Acta Sci., Anim. Sci. vol.38 no.1 Maringá jan./mar. 2016 


Induced reproduction of dourado ( Salminus brasiliensis ): fertilization with sperm cryopreserved in ACP (r) -104

Reprodução induzida do dourado ( Salminus brasiliensis ): fertilização com sêmen criopreservado em ACP (r) -104

Ana Carolina Volpato Zanandrea1  * 

Marcos Weingartner2 

Evoy Zaniboni-Filho1 

1Laboratório de Biologia e Cultivo de Peixes de Água Doce, Universidade Federal de Santa Catarina, Rod. Francisco Thomaz dos Santos, 3532, 88066-260, Armação do Pântano do Sul, Florianópolis, Santa Catarina, Brazil.

2Engenharia de Aquicultura, Universidade Federal da Fronteira Sul, Campus Laranjeiras do Sul, Laranjeiras do Sul, Paraná, Brazil.


Experiments were conducted to improve the fertilization rate of cryopreserved semen of dourado, Salminus brasiliensis. The experiment tested two cryoprotectant solutions at different semen: cryoprotectant ratios (1:5, 1:15, 1:25 and 1:50). The standard solution for the species (mixture of dimethyl sulfoxide, glucose, egg yolk and distilled water) was compared to a 350 mOsm ACP(r)-104 solution, which is composed of powdered coconut water diluted in distilled water and methylglycol. Differences between the dilutions tested were significant only for ACP(r). The fertilization potential by using the standard solution at the lowest dilution (1:5) is equated when the sperm is diluted in ACP(r) at 1:25 or 1:50. These results show that the standard solution is the most suitable for the cryopreservation of dourado sperm, since the dilution did not alter the fertilization rate, requiring smaller storage space.
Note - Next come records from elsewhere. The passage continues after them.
### src/rtl/mult_product_accumulator.sv
// Block-summing reduction stage behind the shift-and-add multiplier: adds blk_len
// unsigned products into a saturating accumulator and hands the total downstream.
module mult_product_accumulator #(
    parameter int PW = 16,
    parameter int AW = 24,
    parameter int CW = 4
) (
    input  logic          clk,
    input  logic          rst,
    input  logic          in_valid,
    input  logic [PW-1:0] in_data,
    output logic          in_ready,
    input  logic [CW-1:0] blk_len,
    input  logic          flush,
    output logic          out_valid,
    output logic [AW-1:0] out_data,
    output logic [CW:0]   out_count,
    output logic          out_ovf,
    input  logic          out_ready
);

    typedef enum logic [1:0] {
        IDLE = 2'd0,
        ACC  = 2'd1,
        HOLD = 2'd2
    } state_t;

    localparam logic [CW:0]   MAX_LEN = (CW+1)'(2**CW);
    localparam logic [CW:0]   ONE_CNT = (CW+1)'(1);
    localparam logic [AW-1:0] ACC_SAT = {AW{1'b1}};

    state_t        state_q, state_d;
    logic [AW-1:0] acc_q, acc_d;
    logic [CW:0]   count_q, count_d;
    logic [CW:0]   len_q, len_d;
    logic          ovf_q, ovf_d;
    logic [AW-1:0] out_data_q, out_data_d;
    logic [CW:0]   out_count_q, out_count_d;
    logic          out_ovf_q, out_ovf_d;

    logic          beat;
    logic [AW:0]   sum_wide;
    logic          sat_hit;
    logic [AW-1:0] acc_sat;
    logic [CW:0]   count_inc;
    logic [CW:0]   len_sample;
    logic [AW-1:0] in_ext;

    assign in_ready  = (state_q != HOLD) & ~rst;
    assign out_valid = (state_q == HOLD);
    assign out_data  = out_data_q;
    assign out_count = out_count_q;
    assign out_ovf   = out_ovf_q;

    assign beat       = in_valid & in_ready;
    assign in_ext     = AW'(in_data);
    // One extra bit catches the carry out of the accumulator; all-ones is sticky
    // because adding a non-negative value to it either carries or stays put.
    assign sum_wide   = {1'b0, acc_q} + (AW+1)'(in_data);
    assign sat_hit    = sum_wide[AW];
    assign acc_sat    = sat_hit ? ACC_SAT : sum_wide[AW-1:0];
    assign count_inc  = count_q + ONE_CNT;
    assign len_sample = (blk_len == '0) ? MAX_LEN : {1'b0, blk_len};

    always_comb begin
        state_d     = state_q;
        acc_d       = acc_q;
        count_d     = count_q;
        len_d       = len_q;
        ovf_d       = ovf_q;
        out_data_d  = out_data_q;
        out_count_d = out_count_q;
        out_ovf_d   = out_ovf_q;

        case (state_q)
            IDLE: begin
                // flush is deliberately ignored here so an empty block never reaches the output
                if (beat) begin
                    acc_d   = in_ext;
                    count_d = ONE_CNT;
                    len_d   = len_sample;
                    ovf_d   = 1'b0;
                    if (len_sample == ONE_CNT) begin
                        state_d     = HOLD;
                        out_data_d  = in_ext;
                        out_count_d = ONE_CNT;
                        out_ovf_d   = 1'b0;
                    end else begin
                        state_d = ACC;
                    end
                end
            end
            ACC: begin
                if (beat) begin
                    acc_d   = acc_sat;
                    count_d = count_inc;
                    ovf_d   = ovf_q | sat_hit;
                    if ((count_inc == len_q) || flush) begin
                        state_d     = HOLD;
                        out_data_d  = acc_sat;
                        out_count_d = count_inc;
                        out_ovf_d   = ovf_q | sat_hit;
                    end
                end else if (flush) begin
                    state_d     = HOLD;
                    out_data_d  = acc_q;
                    out_count_d = count_q;
                    out_ovf_d   = ovf_q;
                end
            end
            HOLD: begin
                // Result fields stay put after the handshake; only out_valid drops.
                if (out_ready) begin
                    state_d = IDLE;
                end
            end
            default: begin
                state_d = IDLE;
            end
        endcase
    end

    always_ff @(posedge clk or posedge rst) begin
        if (rst) begin
            state_q     <= IDLE;
            acc_q       <= '0;
            count_q     <= '0;
            len_q       <= '0;
            ovf_q       <= 1'b0;
            out_data_q  <= '0;
            out_count_q <= '0;
            out_ovf_q   <= 1'b0;
        end else begin
            state_q     <= state_d;
            acc_q       <= acc_d;
            count_q     <= count_d;
            len_q       <= len_d;
            ovf_q       <= ovf_d;
            out_data_q  <= out_data_d;
            out_count_q <= out_count_d;
            out_ovf_q   <= out_ovf_d;
        end
    end

endmodule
Keywords: cryopreservation; sperm; fertilization; cryoprotectant; coconut water


Experimentos foram realizados, visando melhorar a taxa de fertilização com a utilização de sêmen criopreservado do dourado, Salminus brasiliensis. O experimento testou duas soluções crioprotetoras em diferentes diluições de sêmen:solução crioprotetora (1:5, 1:15, 1:25 e 1:50). A solução padrão para a espécie (mistura de glicose, água destilada, gema de ovo e dimetilsulfóxido) foi comparada com a solução ACP(r)-104 350 mOsm, composta por água de coco em pó diluída em água destilada e metilglicol. Foi observada diferença entre as distintas diluições testadas apenas para a ACP(r). O potencial de fertilização com o uso da solução padrão na menor diluição testada (1:5) é igualado apenas quando o sêmen em ACP(r) é diluído em 1:25 ou 1:50. Os resultados apontam que a solução padrão é mais vantajosa para a criopreservação de sêmen do dourado, uma vez que a variação da diluição do sêmen não altera a taxa de fertilização, requerendo, assim, menor espaço para armazenamento das amostras.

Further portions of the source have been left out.